Im Fall Westin steht freilich noch eine sehr unangenehme Frage im Raum: Stimmt es denn, was Ofarim behauptet? Wer einmal ein Strafverfahren erlebt hat, weiß, wie sehr der erste Eindruck täuschen kann. Kritische Nachfragen empfinden tatsächliche Opfer als infam und auch Ofarim hat sich wegen Zweifeln an seiner Darstellung empört.

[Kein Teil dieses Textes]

[config.mk]
export PLATFORM = sky130hd
export DESIGN_NAME = irc_message_tokenizer
export DESIGN_NICKNAME = d
export VERILOG_FILES = /design/src/rtl/core/irc_tok_pkg.sv /design/src/rtl/core/irc_tok_label.sv /design/src/rtl/core/irc_message_tokenizer.sv
export SDC_FILE = /design/constraint.sdc
export NUM_CORES = 1
export LEC_CHECK = 0
export BUFFER_PORTS_ARGS = -buffer_cell sky130_fd_sc_hd__buf_2
export CORE_UTILIZATION = 35
export DETAILED_ROUTE_END_ITERATION = 7
export GPL_TIMING_DRIVEN = 0
export HOLD_SLACK_MARGIN = 0.06
export PLACE_DENSITY = 0.53
export SYNTH_ARGS = -nofsm -noshare
export SYNTH_HDL_FRONTEND = slang
export SYNTH_SLANG_ARGS = --single-unit
[constraint.sdc]
create_clock -name clock -period 1.9 [get_ports clock]
set_input_delay 0.285 -clock clock [delete_from_list [all_inputs] [get_ports clock]]
set_output_delay 0.285 -clock clock [all_outputs]
set_load 0.005 [all_outputs]
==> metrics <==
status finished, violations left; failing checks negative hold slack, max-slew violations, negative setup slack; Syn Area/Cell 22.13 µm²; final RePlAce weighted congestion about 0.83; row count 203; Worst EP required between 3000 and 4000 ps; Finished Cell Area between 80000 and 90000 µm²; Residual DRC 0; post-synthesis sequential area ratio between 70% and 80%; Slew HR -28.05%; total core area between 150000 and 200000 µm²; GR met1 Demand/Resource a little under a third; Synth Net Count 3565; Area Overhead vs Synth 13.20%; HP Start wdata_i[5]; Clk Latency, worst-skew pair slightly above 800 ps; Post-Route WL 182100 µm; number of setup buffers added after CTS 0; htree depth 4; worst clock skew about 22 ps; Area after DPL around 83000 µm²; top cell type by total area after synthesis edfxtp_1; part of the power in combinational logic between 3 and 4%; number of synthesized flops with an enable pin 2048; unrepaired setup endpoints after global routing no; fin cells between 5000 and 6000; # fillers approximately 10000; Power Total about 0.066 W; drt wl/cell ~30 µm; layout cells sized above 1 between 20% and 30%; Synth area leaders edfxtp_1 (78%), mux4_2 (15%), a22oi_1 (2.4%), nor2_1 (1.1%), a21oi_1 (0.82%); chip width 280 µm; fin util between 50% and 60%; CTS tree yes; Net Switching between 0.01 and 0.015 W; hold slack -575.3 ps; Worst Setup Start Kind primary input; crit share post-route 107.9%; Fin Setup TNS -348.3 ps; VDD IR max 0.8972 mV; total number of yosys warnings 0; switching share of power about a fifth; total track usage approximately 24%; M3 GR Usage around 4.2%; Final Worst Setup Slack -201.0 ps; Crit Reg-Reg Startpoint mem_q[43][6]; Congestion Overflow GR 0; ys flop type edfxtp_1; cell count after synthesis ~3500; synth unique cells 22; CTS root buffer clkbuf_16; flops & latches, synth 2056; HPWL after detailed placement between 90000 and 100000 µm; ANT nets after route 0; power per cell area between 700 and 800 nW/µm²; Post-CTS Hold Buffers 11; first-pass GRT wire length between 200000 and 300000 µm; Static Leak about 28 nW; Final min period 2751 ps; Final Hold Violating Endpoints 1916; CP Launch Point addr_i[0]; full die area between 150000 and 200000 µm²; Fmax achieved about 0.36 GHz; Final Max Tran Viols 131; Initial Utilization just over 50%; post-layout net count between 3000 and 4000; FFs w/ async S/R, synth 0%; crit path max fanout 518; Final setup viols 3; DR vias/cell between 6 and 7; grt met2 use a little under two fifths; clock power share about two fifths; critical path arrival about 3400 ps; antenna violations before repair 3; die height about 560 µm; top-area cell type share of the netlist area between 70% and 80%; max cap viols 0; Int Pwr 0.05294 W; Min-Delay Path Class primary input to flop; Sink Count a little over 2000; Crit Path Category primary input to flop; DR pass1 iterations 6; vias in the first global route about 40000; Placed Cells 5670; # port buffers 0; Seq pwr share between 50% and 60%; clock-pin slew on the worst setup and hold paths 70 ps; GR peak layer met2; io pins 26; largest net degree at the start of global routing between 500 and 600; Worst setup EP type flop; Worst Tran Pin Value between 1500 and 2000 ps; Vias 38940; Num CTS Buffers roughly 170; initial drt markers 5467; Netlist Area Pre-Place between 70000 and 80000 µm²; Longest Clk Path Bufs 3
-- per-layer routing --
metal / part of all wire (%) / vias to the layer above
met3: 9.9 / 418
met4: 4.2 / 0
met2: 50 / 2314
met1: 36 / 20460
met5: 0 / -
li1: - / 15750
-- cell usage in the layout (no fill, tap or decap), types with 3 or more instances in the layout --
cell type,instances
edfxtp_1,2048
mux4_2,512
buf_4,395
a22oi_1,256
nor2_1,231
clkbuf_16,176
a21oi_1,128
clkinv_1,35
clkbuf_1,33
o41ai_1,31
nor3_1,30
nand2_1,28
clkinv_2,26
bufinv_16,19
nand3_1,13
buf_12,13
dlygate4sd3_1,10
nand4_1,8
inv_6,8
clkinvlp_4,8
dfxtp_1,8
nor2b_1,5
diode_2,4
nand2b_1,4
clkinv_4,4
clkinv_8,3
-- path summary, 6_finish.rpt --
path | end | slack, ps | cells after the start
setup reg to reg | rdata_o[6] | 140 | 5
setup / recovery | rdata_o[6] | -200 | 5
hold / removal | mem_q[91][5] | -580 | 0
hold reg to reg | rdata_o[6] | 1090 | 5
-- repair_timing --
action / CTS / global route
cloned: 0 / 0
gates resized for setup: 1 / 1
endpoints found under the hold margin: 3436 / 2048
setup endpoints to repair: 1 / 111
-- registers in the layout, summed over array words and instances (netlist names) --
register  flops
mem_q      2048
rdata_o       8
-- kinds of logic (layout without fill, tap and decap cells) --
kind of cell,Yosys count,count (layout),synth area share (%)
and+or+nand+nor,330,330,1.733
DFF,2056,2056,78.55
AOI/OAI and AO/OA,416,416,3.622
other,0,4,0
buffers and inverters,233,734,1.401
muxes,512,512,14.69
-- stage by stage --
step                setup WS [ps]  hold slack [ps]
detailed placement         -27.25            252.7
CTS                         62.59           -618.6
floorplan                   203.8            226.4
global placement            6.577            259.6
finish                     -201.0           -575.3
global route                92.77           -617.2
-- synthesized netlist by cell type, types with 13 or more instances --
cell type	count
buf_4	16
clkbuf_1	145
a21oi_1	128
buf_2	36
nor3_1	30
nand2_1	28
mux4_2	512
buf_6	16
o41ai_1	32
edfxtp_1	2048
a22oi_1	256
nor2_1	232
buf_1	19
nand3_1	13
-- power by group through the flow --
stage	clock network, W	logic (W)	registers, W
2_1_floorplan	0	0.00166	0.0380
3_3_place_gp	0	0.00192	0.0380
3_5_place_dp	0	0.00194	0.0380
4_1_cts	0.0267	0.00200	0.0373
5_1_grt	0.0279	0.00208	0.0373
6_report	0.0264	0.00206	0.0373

Die brutale Realität: Manche Menschen lügen, auch durch emotionale Opfergeschichten. Als in Straßburg ein Mädchen angab, von mehreren Migranten belästigt worden zu sein, war die Empörung groß - Politiker reisten aus Paris an, um sich im Elsass vor die Presse zu stellen. Monate später mehren sich erhebliche Zweifel an ihrer Darstellung, Zeugen gab es nicht.
Wie verhält man sich also richtig? Die Lösung könnte sein, sich nicht auf bestimmte Täter zu fokussieren. Man kann sich gegen Verhaltensweisen stellen, ohne Personen und Institutionen - "Herrn W.", das Westin, den Osten - vorab zu verurteilen. Verantwortung übernehmen, anstatt sie abzuladen.
Verantwortung bedeutet nicht Schuld
Gegen Antisemitismus zu protestieren ist, wie die traurige Situation von Juden in Deutschland wieder und wieder zeigt, eigentlich immer eine gute Idee. Im Fall Westin versammelten sich 600 Menschen, ein gutes Zeichen. Auch im Straßburger Fall war die Empörung nicht vergebens - selbst wenn der Anlass erfunden sein sollte. Eines ist sicher: Schweigen aus vorsichtiger Bequemlichkeit ist keine Alternative.
Verantwortung übernehmen bedeutet nicht, sich einer Schuld zu bekennen. Es gilt die vom früheren Bundespräsidenten Roman Herzog getroffene Unterscheidung: Wir Nachkriegsgeborene können keine Schuld am Holocaust haben - aber für Antisemitismus verantwortlich sind wir schon. Ein bisschen profaner ausgedrückt: Antisemitismus ist ein bisschen wie Atomabfall. Wir müssen uns drum kümmern, ihn managen, auch wenn wir ihn nicht produziert haben. Das klingt etwas edler, wenn man es "besondere Verantwortung für jüdisches Leben" nennt, ist aber dasselbe.
Es geht nicht darum, gekrümmt durch die deutsche Nachkriegsgeschichte zu schleichen. Im Gegenteil: Engagement gegen Judenfeindlichkeit ist eine Aufgabe, die man am besten mit geradem Kreuz erledigt.
Wir sind Westin, keine Ausreden
Aber was heißt Verantwortung konkret? Eben an der Sache - nicht einem bestimmten Täter - orientierte entschiedene Gegenrede, auch in Alltagssituationen. Wenn jemand wegen eines Davidsterns nicht einchecken kann, muss jeder protestieren, der es mitbekommt. Wenn manche Querdenker von "Soros" und einer jüdischen Weltverschwörung schwadronieren, muss jeder protestieren, der es mitbekommt. Wenn der Facebook-Gründer und Jude Mark Zuckerberg in einem Gag entmenschlicht wird, muss jeder protestieren, der es mitbekommt. Wenn ein israelischer Politiker als Krake gezeichnet wird, muss jeder Redakteur protestieren, der es mitbekommt.
Wir sind und bleiben alle verantwortlich. Wir sind Westin, wir sind Leipzig, wir sind Sachsen, wir sind Deutschland. Da gibt es keine Ausreden, kein Abschieben der Verantwortung. Auch wenn es unbequem ist.